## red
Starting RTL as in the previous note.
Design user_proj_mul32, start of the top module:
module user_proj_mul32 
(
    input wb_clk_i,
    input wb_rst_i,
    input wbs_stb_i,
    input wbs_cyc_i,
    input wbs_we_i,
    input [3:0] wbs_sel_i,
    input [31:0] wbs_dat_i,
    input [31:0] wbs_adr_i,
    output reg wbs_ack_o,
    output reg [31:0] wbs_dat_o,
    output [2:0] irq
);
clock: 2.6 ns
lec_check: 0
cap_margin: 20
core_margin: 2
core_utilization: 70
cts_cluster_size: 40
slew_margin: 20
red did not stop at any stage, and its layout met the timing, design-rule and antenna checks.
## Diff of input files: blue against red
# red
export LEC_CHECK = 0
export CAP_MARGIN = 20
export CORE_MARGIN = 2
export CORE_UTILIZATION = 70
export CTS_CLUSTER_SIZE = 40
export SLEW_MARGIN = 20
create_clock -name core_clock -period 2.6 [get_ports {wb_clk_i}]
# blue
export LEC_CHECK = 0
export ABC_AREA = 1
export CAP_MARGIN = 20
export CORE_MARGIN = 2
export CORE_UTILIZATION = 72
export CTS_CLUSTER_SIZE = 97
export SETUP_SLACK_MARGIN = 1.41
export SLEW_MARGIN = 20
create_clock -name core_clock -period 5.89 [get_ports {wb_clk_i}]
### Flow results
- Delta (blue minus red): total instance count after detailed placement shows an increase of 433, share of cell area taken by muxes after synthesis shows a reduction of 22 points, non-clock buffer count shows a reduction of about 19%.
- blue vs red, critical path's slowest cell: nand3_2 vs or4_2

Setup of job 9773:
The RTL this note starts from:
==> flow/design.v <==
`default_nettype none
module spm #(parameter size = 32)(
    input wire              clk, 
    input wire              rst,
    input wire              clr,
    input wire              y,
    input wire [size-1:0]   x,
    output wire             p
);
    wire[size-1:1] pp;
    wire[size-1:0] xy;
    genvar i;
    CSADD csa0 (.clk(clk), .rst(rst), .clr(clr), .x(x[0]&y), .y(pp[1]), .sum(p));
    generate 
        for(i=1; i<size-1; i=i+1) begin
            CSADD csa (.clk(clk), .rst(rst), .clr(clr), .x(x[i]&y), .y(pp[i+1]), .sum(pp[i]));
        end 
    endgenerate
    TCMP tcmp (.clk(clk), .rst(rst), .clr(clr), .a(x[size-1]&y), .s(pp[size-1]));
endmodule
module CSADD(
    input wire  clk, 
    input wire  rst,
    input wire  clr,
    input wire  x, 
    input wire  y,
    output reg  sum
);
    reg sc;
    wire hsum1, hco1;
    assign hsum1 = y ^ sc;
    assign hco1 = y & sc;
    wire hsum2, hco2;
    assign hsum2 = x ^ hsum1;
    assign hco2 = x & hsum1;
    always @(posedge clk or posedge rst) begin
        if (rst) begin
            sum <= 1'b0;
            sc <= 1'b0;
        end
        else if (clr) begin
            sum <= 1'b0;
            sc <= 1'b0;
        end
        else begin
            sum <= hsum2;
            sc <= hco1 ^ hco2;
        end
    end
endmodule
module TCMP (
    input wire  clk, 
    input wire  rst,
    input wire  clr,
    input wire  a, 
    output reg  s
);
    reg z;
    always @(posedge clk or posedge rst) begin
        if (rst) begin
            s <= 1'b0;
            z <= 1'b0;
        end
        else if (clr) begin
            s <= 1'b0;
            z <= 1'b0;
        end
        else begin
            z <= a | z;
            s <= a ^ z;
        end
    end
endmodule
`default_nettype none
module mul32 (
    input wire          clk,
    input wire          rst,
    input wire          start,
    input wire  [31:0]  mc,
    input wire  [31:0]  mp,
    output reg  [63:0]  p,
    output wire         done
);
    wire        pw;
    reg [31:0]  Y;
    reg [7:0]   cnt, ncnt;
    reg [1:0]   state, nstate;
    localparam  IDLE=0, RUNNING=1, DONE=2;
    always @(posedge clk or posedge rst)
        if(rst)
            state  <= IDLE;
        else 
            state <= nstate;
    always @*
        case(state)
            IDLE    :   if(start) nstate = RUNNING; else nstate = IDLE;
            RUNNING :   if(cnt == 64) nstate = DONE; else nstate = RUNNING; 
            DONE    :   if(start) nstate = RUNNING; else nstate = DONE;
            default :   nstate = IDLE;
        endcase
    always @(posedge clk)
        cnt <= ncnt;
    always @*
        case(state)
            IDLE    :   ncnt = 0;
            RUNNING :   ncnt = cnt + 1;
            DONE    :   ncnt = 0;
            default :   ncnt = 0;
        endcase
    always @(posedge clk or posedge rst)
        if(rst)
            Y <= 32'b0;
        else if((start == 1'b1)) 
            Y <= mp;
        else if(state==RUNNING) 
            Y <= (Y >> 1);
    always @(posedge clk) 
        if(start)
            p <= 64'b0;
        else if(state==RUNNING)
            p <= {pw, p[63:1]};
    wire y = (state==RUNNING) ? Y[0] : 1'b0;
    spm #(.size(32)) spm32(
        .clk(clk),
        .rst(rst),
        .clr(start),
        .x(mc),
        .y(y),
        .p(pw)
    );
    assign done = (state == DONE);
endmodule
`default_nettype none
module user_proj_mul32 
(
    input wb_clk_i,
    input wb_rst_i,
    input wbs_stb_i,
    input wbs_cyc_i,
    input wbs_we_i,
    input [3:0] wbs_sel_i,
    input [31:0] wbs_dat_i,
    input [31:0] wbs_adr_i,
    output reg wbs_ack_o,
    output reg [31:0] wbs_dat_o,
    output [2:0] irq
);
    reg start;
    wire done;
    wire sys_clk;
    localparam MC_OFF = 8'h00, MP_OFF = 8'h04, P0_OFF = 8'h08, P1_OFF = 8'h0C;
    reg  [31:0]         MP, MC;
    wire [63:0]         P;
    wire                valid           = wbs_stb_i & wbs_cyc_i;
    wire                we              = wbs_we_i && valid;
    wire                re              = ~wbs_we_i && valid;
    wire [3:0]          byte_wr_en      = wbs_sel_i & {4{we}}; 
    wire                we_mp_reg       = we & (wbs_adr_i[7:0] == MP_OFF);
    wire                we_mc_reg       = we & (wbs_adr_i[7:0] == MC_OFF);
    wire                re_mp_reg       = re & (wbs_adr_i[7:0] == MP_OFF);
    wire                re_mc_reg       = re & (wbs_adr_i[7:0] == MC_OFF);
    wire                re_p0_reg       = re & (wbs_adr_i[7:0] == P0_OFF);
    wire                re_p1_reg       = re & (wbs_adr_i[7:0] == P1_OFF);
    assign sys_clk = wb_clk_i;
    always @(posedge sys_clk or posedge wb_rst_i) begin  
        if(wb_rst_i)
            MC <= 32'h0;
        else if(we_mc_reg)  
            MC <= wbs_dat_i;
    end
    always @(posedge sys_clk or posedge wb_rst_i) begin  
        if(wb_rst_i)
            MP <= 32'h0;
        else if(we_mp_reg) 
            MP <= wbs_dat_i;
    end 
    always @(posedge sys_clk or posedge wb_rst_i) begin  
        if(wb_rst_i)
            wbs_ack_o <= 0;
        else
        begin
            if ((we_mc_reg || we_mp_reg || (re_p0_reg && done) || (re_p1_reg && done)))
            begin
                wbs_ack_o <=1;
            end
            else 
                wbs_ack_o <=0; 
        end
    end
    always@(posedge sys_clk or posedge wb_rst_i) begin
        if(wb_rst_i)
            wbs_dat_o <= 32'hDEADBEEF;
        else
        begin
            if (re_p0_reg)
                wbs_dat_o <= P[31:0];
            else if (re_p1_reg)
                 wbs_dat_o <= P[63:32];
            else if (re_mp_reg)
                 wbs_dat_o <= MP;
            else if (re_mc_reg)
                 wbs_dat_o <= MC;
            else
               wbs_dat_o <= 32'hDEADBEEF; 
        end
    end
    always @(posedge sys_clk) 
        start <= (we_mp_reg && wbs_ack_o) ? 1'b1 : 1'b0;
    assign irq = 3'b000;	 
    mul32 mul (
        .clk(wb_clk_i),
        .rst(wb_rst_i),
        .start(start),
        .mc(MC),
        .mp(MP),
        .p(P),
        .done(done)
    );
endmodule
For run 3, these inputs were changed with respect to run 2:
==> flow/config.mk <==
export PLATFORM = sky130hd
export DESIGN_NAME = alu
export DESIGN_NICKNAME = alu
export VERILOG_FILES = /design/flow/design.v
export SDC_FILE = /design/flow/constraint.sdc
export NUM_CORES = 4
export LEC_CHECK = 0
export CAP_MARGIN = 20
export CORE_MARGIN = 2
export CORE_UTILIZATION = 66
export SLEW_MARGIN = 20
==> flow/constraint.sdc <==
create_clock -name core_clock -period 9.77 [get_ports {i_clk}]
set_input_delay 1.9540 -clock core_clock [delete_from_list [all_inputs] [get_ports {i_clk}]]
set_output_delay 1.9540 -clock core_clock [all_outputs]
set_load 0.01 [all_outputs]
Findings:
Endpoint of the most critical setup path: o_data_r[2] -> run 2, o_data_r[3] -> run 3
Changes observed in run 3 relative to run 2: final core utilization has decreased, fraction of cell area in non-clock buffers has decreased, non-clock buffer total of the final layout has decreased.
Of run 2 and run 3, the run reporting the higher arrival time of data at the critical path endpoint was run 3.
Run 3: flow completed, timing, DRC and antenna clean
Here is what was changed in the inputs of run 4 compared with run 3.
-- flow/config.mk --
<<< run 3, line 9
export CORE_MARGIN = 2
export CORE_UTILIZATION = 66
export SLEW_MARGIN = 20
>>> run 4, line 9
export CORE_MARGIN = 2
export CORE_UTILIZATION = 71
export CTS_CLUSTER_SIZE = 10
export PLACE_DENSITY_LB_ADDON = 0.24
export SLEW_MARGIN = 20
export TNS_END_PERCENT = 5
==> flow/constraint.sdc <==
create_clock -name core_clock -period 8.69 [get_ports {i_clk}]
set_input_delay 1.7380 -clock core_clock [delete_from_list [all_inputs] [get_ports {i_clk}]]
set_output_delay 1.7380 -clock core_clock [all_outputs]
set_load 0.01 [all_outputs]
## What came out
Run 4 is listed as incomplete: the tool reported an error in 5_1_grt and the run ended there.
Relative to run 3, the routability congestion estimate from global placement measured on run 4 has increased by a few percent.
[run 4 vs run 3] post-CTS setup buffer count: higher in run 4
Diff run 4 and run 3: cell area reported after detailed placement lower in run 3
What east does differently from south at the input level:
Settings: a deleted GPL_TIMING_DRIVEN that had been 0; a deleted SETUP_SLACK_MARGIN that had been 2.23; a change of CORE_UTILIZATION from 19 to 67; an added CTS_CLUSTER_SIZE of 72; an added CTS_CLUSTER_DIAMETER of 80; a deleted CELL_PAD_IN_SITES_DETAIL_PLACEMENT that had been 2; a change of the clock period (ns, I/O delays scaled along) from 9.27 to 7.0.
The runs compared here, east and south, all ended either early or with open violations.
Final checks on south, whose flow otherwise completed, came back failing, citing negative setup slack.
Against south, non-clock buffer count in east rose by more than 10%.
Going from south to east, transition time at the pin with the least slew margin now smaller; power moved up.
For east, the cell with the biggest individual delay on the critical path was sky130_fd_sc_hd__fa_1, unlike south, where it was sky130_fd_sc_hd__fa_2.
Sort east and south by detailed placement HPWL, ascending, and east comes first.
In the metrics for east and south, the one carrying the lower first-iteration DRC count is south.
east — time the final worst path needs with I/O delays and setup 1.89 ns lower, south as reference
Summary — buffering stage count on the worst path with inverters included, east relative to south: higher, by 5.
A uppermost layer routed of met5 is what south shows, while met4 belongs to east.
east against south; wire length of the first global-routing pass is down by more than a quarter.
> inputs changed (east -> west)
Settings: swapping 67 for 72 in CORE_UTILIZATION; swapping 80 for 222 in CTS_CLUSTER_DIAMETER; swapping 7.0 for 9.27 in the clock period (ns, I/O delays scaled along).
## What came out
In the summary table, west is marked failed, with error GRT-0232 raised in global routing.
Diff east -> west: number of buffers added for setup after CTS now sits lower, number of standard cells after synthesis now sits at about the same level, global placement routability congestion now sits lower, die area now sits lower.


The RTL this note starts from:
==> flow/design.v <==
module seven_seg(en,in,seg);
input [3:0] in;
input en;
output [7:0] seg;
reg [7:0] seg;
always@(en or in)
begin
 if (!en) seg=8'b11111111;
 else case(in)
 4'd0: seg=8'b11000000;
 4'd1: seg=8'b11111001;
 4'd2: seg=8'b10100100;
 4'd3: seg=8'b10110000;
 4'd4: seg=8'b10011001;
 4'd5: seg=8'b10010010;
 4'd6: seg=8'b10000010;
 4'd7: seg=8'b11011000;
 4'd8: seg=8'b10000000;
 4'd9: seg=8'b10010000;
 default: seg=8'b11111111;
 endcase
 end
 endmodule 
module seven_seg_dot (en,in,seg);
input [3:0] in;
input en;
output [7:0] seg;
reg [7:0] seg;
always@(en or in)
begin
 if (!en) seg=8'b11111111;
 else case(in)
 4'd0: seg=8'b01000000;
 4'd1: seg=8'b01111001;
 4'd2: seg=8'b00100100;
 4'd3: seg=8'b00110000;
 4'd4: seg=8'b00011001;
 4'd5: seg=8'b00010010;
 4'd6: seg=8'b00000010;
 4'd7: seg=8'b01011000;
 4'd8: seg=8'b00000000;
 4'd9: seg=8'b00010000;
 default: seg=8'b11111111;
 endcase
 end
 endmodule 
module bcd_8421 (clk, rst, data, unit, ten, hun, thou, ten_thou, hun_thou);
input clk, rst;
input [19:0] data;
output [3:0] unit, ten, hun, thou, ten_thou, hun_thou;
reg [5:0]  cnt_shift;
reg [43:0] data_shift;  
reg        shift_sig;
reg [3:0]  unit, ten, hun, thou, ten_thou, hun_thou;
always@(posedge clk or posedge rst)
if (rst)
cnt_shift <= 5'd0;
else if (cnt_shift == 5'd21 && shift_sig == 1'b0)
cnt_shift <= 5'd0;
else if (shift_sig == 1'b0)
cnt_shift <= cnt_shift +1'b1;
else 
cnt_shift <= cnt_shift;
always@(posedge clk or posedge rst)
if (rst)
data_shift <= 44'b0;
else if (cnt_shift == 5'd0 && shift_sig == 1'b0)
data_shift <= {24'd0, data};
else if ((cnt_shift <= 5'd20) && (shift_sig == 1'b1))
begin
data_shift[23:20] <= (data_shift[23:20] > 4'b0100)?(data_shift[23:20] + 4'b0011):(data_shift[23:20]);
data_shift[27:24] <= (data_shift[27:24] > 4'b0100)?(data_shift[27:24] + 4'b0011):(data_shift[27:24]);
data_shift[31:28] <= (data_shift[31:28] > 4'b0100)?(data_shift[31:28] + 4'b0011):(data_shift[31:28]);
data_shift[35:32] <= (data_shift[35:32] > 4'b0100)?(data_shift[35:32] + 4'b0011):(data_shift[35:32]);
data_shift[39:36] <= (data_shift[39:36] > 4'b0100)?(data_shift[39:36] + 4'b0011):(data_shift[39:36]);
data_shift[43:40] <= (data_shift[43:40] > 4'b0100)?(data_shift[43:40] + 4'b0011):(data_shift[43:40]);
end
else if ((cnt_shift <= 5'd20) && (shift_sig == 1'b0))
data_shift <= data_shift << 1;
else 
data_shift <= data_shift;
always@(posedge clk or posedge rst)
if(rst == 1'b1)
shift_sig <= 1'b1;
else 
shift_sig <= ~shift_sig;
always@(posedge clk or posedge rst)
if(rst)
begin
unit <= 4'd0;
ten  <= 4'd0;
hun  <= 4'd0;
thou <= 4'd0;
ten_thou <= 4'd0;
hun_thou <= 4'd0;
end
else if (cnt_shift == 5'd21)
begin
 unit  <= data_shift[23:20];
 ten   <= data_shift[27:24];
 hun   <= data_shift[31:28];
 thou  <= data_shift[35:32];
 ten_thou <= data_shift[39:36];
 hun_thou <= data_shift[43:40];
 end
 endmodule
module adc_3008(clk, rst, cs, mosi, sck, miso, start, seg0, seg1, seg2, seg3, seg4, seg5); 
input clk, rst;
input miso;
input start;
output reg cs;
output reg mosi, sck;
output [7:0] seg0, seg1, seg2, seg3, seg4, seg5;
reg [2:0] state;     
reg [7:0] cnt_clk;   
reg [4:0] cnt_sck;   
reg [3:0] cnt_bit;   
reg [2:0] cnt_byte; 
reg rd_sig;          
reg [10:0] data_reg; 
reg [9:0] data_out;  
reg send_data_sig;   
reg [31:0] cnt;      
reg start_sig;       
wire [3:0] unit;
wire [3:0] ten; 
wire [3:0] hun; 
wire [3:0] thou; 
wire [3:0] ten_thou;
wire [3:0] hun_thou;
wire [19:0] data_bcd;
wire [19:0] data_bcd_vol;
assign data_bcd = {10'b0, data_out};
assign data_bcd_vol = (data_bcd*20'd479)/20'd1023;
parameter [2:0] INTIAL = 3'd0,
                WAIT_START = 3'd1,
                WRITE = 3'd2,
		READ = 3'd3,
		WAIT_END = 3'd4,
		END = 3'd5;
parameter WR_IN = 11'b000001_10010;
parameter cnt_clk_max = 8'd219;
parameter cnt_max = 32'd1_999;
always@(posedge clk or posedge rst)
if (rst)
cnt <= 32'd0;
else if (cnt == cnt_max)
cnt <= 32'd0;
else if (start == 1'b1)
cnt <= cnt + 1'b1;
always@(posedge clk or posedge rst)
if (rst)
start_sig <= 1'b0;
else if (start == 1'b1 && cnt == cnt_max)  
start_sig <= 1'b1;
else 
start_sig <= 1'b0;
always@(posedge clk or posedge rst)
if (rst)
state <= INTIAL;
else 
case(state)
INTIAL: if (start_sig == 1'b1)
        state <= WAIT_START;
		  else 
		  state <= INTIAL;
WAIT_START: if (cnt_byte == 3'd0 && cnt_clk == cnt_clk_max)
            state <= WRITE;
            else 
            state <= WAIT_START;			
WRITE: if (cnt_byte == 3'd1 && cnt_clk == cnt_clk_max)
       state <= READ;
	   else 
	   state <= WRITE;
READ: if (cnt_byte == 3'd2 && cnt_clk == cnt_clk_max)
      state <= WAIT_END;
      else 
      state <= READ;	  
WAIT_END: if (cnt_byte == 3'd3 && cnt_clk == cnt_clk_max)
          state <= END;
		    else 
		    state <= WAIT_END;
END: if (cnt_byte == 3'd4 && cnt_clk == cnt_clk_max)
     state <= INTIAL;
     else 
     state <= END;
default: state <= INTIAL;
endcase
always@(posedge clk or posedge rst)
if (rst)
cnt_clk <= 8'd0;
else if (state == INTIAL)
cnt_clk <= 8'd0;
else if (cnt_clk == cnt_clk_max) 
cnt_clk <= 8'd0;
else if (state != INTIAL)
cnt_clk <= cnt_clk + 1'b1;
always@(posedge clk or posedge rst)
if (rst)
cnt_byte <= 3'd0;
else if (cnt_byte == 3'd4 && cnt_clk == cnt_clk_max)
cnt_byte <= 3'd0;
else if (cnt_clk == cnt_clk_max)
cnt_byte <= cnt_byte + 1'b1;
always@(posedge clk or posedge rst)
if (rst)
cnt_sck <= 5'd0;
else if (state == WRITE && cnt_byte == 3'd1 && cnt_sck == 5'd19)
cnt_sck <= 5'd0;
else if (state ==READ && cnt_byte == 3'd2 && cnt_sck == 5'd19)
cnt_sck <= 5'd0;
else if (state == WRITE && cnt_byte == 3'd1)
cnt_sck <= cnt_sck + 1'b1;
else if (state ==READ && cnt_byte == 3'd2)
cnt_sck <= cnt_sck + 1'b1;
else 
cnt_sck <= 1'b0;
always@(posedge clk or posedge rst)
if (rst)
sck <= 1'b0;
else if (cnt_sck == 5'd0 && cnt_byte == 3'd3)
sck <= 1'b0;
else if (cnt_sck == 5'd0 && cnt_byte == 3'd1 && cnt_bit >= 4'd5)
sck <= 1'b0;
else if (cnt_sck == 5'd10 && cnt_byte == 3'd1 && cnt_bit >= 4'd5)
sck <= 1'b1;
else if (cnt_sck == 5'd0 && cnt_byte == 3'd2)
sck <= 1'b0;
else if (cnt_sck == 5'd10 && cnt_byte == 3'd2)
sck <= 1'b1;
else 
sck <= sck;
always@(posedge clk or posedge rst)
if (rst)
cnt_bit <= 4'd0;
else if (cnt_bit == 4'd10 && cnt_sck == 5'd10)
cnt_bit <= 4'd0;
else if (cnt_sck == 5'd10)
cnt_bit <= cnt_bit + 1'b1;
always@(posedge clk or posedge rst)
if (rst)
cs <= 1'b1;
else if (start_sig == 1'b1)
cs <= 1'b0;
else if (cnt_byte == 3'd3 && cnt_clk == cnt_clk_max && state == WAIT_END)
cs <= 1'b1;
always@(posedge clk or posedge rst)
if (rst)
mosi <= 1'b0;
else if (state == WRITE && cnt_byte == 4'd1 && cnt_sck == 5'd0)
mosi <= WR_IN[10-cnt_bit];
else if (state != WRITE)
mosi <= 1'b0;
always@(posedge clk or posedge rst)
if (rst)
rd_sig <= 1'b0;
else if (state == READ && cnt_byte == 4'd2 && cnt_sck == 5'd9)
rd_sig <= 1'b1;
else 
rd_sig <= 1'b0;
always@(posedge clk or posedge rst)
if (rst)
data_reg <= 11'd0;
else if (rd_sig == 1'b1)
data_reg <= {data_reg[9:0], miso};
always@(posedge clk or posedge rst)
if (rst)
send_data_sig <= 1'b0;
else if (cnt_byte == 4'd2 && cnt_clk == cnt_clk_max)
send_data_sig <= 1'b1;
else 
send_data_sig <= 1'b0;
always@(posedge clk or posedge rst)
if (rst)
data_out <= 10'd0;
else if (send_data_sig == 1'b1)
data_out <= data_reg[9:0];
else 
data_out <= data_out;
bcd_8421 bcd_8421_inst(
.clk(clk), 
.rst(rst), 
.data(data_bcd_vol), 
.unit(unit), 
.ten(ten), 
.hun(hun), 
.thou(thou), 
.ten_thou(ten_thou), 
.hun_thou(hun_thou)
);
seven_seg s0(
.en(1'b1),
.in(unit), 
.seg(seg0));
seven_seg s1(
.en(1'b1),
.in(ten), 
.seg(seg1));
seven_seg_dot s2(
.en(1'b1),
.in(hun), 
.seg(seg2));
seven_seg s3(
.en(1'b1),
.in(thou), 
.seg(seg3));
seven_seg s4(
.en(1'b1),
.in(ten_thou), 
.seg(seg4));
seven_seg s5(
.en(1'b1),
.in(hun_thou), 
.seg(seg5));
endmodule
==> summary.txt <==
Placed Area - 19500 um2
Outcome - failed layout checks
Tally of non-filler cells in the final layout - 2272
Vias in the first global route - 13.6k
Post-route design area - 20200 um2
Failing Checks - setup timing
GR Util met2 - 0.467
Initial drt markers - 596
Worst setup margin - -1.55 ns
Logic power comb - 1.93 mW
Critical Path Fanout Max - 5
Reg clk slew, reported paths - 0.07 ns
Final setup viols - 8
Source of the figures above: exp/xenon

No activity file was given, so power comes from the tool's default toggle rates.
`flow/run.sh`:
```
#!/bin/bash
# the make line also repeats each setting of config.mk as NAME=value (left out here)
make -C /OpenROAD-flow-scripts/flow DESIGN_CONFIG=/design/flow/config.mk WORK_HOME=/design/flow/orfs CLKGATE_MAP_FILE= finish
```
`flow/config.mk`:
```
export PLATFORM = sky130hd
export DESIGN_NAME = ddr2_test
export DESIGN_NICKNAME = ddr2_test
export VERILOG_FILES = /design/flow/design.v
export SDC_FILE = /design/flow/constraint.sdc
export NUM_CORES = 4
export LEC_CHECK = 0
export CAP_MARGIN = 20
export CELL_PAD_IN_SITES_GLOBAL_PLACEMENT = 1
export CORE_ASPECT_RATIO = 0.5
export CORE_MARGIN = 3
export CORE_UTILIZATION = 40
export CTS_CLUSTER_DIAMETER = 217
export CTS_CLUSTER_SIZE = 95
export PLACE_DENSITY = 0.9
export SETUP_SLACK_MARGIN = -0.22
export SLEW_MARGIN = 20
export TNS_END_PERCENT = 5
```
`flow/constraint.sdc`:
```
create_clock -name core_clock -period 3.0 [get_ports {clk}]
set_input_delay 0.6000 -clock core_clock [delete_from_list [all_inputs] [get_ports {clk}]]
set_output_delay 0.6000 -clock core_clock [all_outputs]
set_load 0.01 [all_outputs]
```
⁂
[What to work on] If a line in the data above includes the string "assign", copy it.

[Written response]
    assign hsum1 = y ^ sc;
    assign hco1 = y & sc;
    assign hsum2 = x ^ hsum1;
    assign hco2 = x & hsum1;
    assign done = (state == DONE);
    assign sys_clk = wb_clk_i;
    assign irq = 3'b000;	 
assign data_bcd = {10'b0, data_out};
assign data_bcd_vol = (data_bcd*20'd479)/20'd1023;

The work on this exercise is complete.